Creo que ya lo he contado en alguna ocasión, pero como la edad me permite repetirme, no tengo reparos en volver a hacerlo. De pequeño me pasaba las horas escuchando dos discos de cuentos que mi padre había traído de Argentina junto a un primitivo “pick -up”. Uno era el de la Cenicienta, que, de ahí, de las ordenes de las hermanastras, creo yo que me nació a mí la conciencia de clase y el antiautoritarismo. El otro, contenía una selección de fábulas de entre las cuales había una que me impresionaba sobremanera. Trataba de unos conejos que escuchaban desde la puerta de su madriguera el ladrido de unos perros de caza, pero los muy tontos, en vez de correr a ponerse a salvo, se enzarzaban en una discusión sobre si la jauría estaba compuesta por galgos o por podencos.

A mí me inquietaba la solemne estupidez de los conejos argumentando, “¡son galgos!”, “¡no que son podencos!”, mientras el sonido de los canes se hacía cada vez más fuerte hasta adueñarse de todo lo que salía por el pequeño altavoz.
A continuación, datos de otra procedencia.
[src/hw/rtl/sha256_block_compress_top.sv]
// Channel   Direction  Handshake               Payload
// req       in         req_valid / req_ready   sha256bc_pkg::req_type (op, word_index, data)
// rsp       out        rsp_valid / rsp_ready   sha256bc_pkg::rsp_type (hash_word, out_index, last)
//
// A chaining word or one of the first fifteen message words leaves the block idle, ready for more.
// The sixteenth message word starts a compression of 64 rounds and a chaining add:
// each round runs in issue, part and word phases on the two read ports of the schedule memory.
// The eight result items then leave at one per cycle while rsp_ready is high.
// Reset clears the chaining value and the message word count.
// req_ready is low from the sixteenth word until the last result item is loaded.
module sha256_block_compress_top (
   input  logic                  clock,
   input  logic                  reset,
   input  logic                  req_valid,
   output logic                  req_ready,
   input  sha256bc_pkg::req_type req_payload,
   output logic                  rsp_valid,
   input  logic                  rsp_ready,
   output sha256bc_pkg::rsp_type rsp_payload
);
   import sha256bc_pkg::*;

   localparam logic [ROUND_W-1:0] LastRound = ROUND_W'(ROUNDS - 1);
   localparam logic [HIDX_W-1:0]  LastWord  = HIDX_W'(HASH_WORDS - 1);

   typedef enum logic [3:0] {
      ST_IDLE  = 4'b0001,
      ST_ROUND = 4'b0010,
      ST_ADD   = 4'b0100,
      ST_OUT   = 4'b1000
   } state_type;

   typedef enum logic [2:0] {
      PH_ISSUE = 3'b001,
      PH_PART  = 3'b010,
      PH_WORD  = 3'b100
   } phase_type;

   state_type          state_ff, state_in;
   phase_type          phase_ff, phase_in;
   logic [ROUND_W-1:0] round_ff, round_in;
   logic [WIN_W-1:0]   count_ff, count_in;
   logic [HIDX_W-1:0]  oidx_ff, oidx_in;
   logic               pend_ff, pend_in;
   logic               rsp_valid_ff, rsp_valid_in;
   rsp_type            rsp_ff, rsp_in;

   logic [31:0] chain_ff [HASH_WORDS];
   logic [31:0] chain_in [HASH_WORDS];
   logic [31:0] vars_ff [HASH_WORDS];
   logic [31:0] vars_in [HASH_WORDS];
   logic [31:0] part_ff, part_in;
   logic [31:0] hk_ff, hk_in;
   logic [31:0] w_ff, w_in;

   logic [31:0]      sched_mem [BLOCK_WORDS];
   logic [31:0]      rd_a_ff, rd_b_ff;
   logic [WIN_W-1:0] addr_a, addr_b, wr_addr;
   logic [31:0]      wr_data;
   logic             wr_en;

   logic        req_fire, out_load, apply_round;
   logic [31:0] t1, t2;
   logic [WIN_W-1:0] t_lo;

   assign req_ready = (state_ff == ST_IDLE);
   assign req_fire  = req_valid && req_ready;
   assign rsp_valid = rsp_valid_ff;
   assign rsp_payload = rsp_ff;
   assign out_load  = (state_ff == ST_OUT) && (!rsp_valid_ff || rsp_ready);
   assign t_lo      = round_ff[WIN_W-1:0];

   // fold in the previous round's word at the head of each round and in the tail state
   assign apply_round = pend_ff &&
                        (((state_ff == ST_ROUND) && (phase_ff == PH_ISSUE)) ||
                         (state_ff == ST_ADD));

   assign t1 = hk_ff + w_ff + big_sigma1(vars_ff[4]) +
               choose(vars_ff[4], vars_ff[5], vars_ff[6]);
   assign t2 = big_sigma0(vars_ff[0]) + majority(vars_ff[0], vars_ff[1], vars_ff[2]);

   always_comb begin
      // first phase fetches w[t-2] and w[t-7], second w[t-15] and w[t-16]
      if (phase_ff == PH_ISSUE) begin
         addr_a = t_lo - WIN_W'(2);
         addr_b = t_lo - WIN_W'(7);
      end else begin
         addr_a = t_lo + WIN_W'(1);
         addr_b = t_lo;
      end
   end

   always_comb begin
      state_in     = state_ff;
      phase_in     = phase_ff;
      round_in     = round_ff;
      count_in     = count_ff;
      oidx_in      = oidx_ff;
      pend_in      = pend_ff;
      rsp_valid_in = rsp_valid_ff && !rsp_ready;
      rsp_in       = rsp_ff;
      chain_in     = chain_ff;
      vars_in      = vars_ff;
      part_in      = part_ff;
      hk_in        = hk_ff;
      w_in         = w_ff;
      wr_en        = 1'b0;
      wr_addr      = count_ff;
      wr_data      = req_payload.data;

      if (apply_round) begin
         for (int i = HASH_WORDS - 1; i > 0; i--) begin
            vars_in[i] = vars_ff[i-1];
         end
         vars_in[4] = vars_ff[3] + t1;
         vars_in[0] = t1 + t2;
         pend_in    = 1'b0;
      end

      unique case (state_ff)
         ST_IDLE: begin
            if (req_fire) begin
               unique case (req_payload.op)
                  OP_CHAIN: chain_in[req_payload.word_index] = req_payload.data;
                  OP_MSG: begin
                     wr_en    = 1'b1;
                     count_in = count_ff + WIN_W'(1);
                     if (count_ff == WIN_W'(BLOCK_WORDS - 1)) begin
                        state_in = ST_ROUND;
                        phase_in = PH_ISSUE;
                        round_in = '0;
                        pend_in  = 1'b0;
                        vars_in  = chain_ff;
                     end
                  end
                  default: ;
               endcase
            end
         end
         ST_ROUND: begin
            unique case (phase_ff)
               PH_ISSUE: phase_in = PH_PART;
               PH_PART: begin
                  part_in  = small_sigma1(rd_a_ff) + rd_b_ff;
                  hk_in    = vars_ff[7] + round_k(round_ff);
                  phase_in = PH_WORD;
               end
               PH_WORD: begin
                  if (round_ff < ROUND_W'(BLOCK_WORDS)) begin
                     w_in = rd_b_ff;
                  end else begin
                     w_in    = part_ff + small_sigma0(rd_a_ff) + rd_b_ff;
                     wr_en   = 1'b1;
                     wr_addr = t_lo;
                     wr_data = w_in;
                  end
                  pend_in  = 1'b1;
                  phase_in = PH_ISSUE;
                  if (round_ff == LastRound) begin
                     state_in = ST_ADD;
                  end else begin
                     round_in = round_ff + ROUND_W'(1);
                  end
               end
               default: ;
            endcase
         end
         ST_ADD: begin
            // last round lands this cycle; the chaining add follows once it has
            if (!pend_ff) begin
               for (int i = 0; i < HASH_WORDS; i++) begin
                  chain_in[i] = chain_ff[i] + vars_ff[i];
               end
               oidx_in  = '0;
               state_in = ST_OUT;
            end
         end
         ST_OUT: begin
            if (out_load) begin
               rsp_valid_in     = 1'b1;
               rsp_in.hash_word = chain_ff[oidx_ff];
               rsp_in.out_index = oidx_ff;
               rsp_in.last      = (oidx_ff == LastWord);
               if (oidx_ff == LastWord) begin
                  state_in = ST_IDLE;
               end else begin
                  oidx_in = oidx_ff + HIDX_W'(1);
               end
            end
         end
         default: state_in = ST_IDLE;
      endcase
   end

   always_ff @(posedge clock) begin
      if (wr_en) begin
         sched_mem[wr_addr] <= wr_data;
      end
      rd_a_ff <= sched_mem[addr_a];
      rd_b_ff <= sched_mem[addr_b];
   end

   always_ff @(posedge clock) begin
      vars_ff <= vars_in;
      part_ff <= part_in;
      hk_ff   <= hk_in;
      w_ff    <= w_in;
      rsp_ff  <= rsp_in;
   end

   always_ff @(posedge clock) begin
      if (reset) begin
         state_ff     <= ST_IDLE;
         phase_ff     <= PH_ISSUE;
         round_ff     <= '0;
         count_ff     <= '0;
         oidx_ff      <= '0;
         pend_ff      <= 1'b0;
         rsp_valid_ff <= 1'b0;
         for (int i = 0; i < HASH_WORDS; i++) begin
            chain_ff[i] <= '0;
         end
      end else begin
         state_ff     <= state_in;
         phase_ff     <= phase_in;
         round_ff     <= round_in;
         count_ff     <= count_in;
         oidx_ff      <= oidx_in;
         pend_ff      <= pend_in;
         rsp_valid_ff <= rsp_valid_in;
         chain_ff     <= chain_in;
      end
   end

`ifndef SYNTHESIS
   a_count_wraps: assert property (@(posedge clock) disable iff (reset)
      (state_ff != ST_IDLE) |-> (count_ff == '0))
      else $error("word count not wrapped during compression");

   a_add_after_last: assert property (@(posedge clock) disable iff (reset)
      (state_ff == ST_ADD) |-> (round_ff == LastRound))
      else $error("chaining add entered before the last round");

   a_round_entry: assert property (@(posedge clock) disable iff (reset)
      (req_fire && (req_payload.op == OP_MSG) && (count_ff == WIN_W'(BLOCK_WORDS - 1)))
      |=> ((state_ff == ST_ROUND) && (round_ff == '0) && !pend_ff))
      else $error("compression did not start on the sixteenth word");

   a_load_in_out: assert property (@(posedge clock) disable iff (reset)
      (rsp_valid_ff && $rose(rsp_valid_ff) && ($past(state_ff) == ST_OUT))
      |-> (rsp_ff.out_index == $past(oidx_ff)))
      else $error("result item index out of step");
`endif

endmodule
Tras el silencio, que hacía prever el trágico final de los polémicos animalillos, se escuchaba la profunda voz del narrador que sentenciaba: “Galgos, podencos… ¡qué más daba!”. En fin, el caso es que siempre que acababa el disco yo me quedaba angustiado imaginando a los conejos triturados en las fauces de galgos, podencos o qué más daba.
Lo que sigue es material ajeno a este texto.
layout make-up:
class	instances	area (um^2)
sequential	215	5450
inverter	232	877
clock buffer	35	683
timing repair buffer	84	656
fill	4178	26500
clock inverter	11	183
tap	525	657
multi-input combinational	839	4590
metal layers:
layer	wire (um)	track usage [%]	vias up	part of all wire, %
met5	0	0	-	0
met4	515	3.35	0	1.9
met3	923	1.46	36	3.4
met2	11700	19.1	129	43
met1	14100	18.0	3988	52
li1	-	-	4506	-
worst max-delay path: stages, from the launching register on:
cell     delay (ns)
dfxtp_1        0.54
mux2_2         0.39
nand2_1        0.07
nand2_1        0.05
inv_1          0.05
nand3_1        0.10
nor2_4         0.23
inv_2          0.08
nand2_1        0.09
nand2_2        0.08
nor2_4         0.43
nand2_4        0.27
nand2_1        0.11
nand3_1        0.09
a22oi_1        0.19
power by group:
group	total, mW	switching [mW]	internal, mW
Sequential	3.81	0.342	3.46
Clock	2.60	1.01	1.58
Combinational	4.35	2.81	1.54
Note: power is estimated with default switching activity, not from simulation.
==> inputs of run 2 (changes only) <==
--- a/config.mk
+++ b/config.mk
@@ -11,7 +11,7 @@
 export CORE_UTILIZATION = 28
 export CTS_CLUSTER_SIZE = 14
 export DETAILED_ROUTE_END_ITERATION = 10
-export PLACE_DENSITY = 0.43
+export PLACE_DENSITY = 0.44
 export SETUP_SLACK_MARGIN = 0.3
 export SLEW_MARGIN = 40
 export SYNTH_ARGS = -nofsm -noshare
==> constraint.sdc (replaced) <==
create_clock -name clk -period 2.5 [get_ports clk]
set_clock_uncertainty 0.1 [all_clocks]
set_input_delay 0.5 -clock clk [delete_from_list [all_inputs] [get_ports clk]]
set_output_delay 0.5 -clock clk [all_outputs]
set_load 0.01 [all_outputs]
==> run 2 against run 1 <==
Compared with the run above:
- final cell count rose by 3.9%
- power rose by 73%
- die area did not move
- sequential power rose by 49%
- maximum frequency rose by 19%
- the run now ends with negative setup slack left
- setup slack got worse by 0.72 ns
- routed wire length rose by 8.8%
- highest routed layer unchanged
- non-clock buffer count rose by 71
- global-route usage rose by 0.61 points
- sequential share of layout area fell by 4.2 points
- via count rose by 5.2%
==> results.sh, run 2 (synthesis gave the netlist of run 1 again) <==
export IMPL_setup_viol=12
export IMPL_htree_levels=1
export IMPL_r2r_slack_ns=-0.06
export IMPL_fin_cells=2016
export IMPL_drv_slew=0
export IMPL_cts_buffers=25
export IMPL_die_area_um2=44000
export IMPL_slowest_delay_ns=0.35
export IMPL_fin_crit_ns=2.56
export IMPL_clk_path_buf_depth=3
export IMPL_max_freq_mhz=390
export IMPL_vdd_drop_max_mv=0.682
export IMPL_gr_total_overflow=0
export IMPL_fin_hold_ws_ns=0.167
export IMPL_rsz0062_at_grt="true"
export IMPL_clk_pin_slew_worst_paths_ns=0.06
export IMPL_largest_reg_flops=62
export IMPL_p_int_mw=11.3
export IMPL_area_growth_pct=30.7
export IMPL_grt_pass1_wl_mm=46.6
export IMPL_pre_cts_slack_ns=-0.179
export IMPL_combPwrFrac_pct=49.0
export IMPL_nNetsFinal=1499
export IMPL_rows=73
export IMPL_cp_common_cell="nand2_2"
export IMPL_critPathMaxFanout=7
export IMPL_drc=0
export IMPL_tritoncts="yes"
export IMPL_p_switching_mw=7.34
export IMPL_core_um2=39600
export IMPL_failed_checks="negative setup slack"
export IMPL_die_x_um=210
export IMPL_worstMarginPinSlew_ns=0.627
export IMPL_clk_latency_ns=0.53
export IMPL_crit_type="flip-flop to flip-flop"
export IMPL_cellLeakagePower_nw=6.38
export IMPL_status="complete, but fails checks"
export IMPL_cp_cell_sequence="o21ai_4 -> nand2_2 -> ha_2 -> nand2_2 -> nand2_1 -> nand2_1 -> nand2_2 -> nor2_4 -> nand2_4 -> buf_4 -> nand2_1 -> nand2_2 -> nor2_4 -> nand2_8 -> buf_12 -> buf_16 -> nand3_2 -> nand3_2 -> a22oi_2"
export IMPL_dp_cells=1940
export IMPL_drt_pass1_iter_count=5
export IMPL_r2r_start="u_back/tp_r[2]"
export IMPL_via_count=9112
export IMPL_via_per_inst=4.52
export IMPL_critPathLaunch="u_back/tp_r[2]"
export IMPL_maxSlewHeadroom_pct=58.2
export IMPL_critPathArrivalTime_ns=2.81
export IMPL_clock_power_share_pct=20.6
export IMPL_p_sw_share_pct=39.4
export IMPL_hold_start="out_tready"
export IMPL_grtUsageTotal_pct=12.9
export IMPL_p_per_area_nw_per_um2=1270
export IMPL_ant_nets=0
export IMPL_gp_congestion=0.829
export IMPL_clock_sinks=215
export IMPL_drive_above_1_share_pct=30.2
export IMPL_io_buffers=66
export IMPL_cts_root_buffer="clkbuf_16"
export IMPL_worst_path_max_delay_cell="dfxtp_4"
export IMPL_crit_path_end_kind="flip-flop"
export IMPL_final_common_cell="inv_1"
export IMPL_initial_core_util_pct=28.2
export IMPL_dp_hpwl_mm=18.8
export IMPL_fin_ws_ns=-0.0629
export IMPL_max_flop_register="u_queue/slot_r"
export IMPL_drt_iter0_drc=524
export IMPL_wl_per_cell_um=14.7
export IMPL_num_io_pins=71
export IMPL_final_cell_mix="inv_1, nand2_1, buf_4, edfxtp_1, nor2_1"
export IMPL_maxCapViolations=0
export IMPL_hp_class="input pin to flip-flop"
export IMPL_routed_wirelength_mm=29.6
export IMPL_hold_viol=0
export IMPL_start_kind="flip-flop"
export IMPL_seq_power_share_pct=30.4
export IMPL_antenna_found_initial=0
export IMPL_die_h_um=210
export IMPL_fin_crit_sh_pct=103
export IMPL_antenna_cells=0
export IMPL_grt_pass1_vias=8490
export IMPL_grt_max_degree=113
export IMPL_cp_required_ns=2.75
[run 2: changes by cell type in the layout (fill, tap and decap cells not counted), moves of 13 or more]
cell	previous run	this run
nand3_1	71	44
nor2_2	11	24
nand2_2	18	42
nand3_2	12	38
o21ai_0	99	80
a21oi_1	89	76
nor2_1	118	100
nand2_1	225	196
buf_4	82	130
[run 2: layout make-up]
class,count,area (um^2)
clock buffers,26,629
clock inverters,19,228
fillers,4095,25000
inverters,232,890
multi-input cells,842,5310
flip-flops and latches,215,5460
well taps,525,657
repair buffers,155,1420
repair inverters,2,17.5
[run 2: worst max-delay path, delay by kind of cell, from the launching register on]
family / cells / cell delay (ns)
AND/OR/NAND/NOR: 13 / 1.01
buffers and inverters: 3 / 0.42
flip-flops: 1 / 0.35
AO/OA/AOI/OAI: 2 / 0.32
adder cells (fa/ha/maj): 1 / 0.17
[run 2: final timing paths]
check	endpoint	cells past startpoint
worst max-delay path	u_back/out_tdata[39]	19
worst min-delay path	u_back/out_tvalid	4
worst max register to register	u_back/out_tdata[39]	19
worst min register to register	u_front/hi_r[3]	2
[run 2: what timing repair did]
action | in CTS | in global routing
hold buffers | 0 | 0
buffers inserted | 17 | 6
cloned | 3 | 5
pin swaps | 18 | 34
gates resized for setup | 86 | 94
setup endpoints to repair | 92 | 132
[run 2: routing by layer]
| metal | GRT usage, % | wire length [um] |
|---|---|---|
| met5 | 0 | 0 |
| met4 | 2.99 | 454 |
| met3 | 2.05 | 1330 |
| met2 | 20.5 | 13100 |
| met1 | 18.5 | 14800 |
Cuento esto porque cada vez que los diferentes grupos de izquierda se enzarzan en polémicas que dificultan la necesaria unidad, no puedo dejar de pensar en los afilados colmillos que nos acechan, porque, ¡a ver si nos enteramos de una puñetera vez!, lo que tenemos enfrente, por mucho que se le adorne con tibiezas del tipo, conservadores, liberales, centroderecha o ultraderecha, se llama fascismo. Puede mostrar una cara más o menos contundente, pero su fin es el mismo: el imperio del capital caiga quien caiga. Para todos ellos la Humanidad no es sino pura mercancía y como tal, fácil de manipular.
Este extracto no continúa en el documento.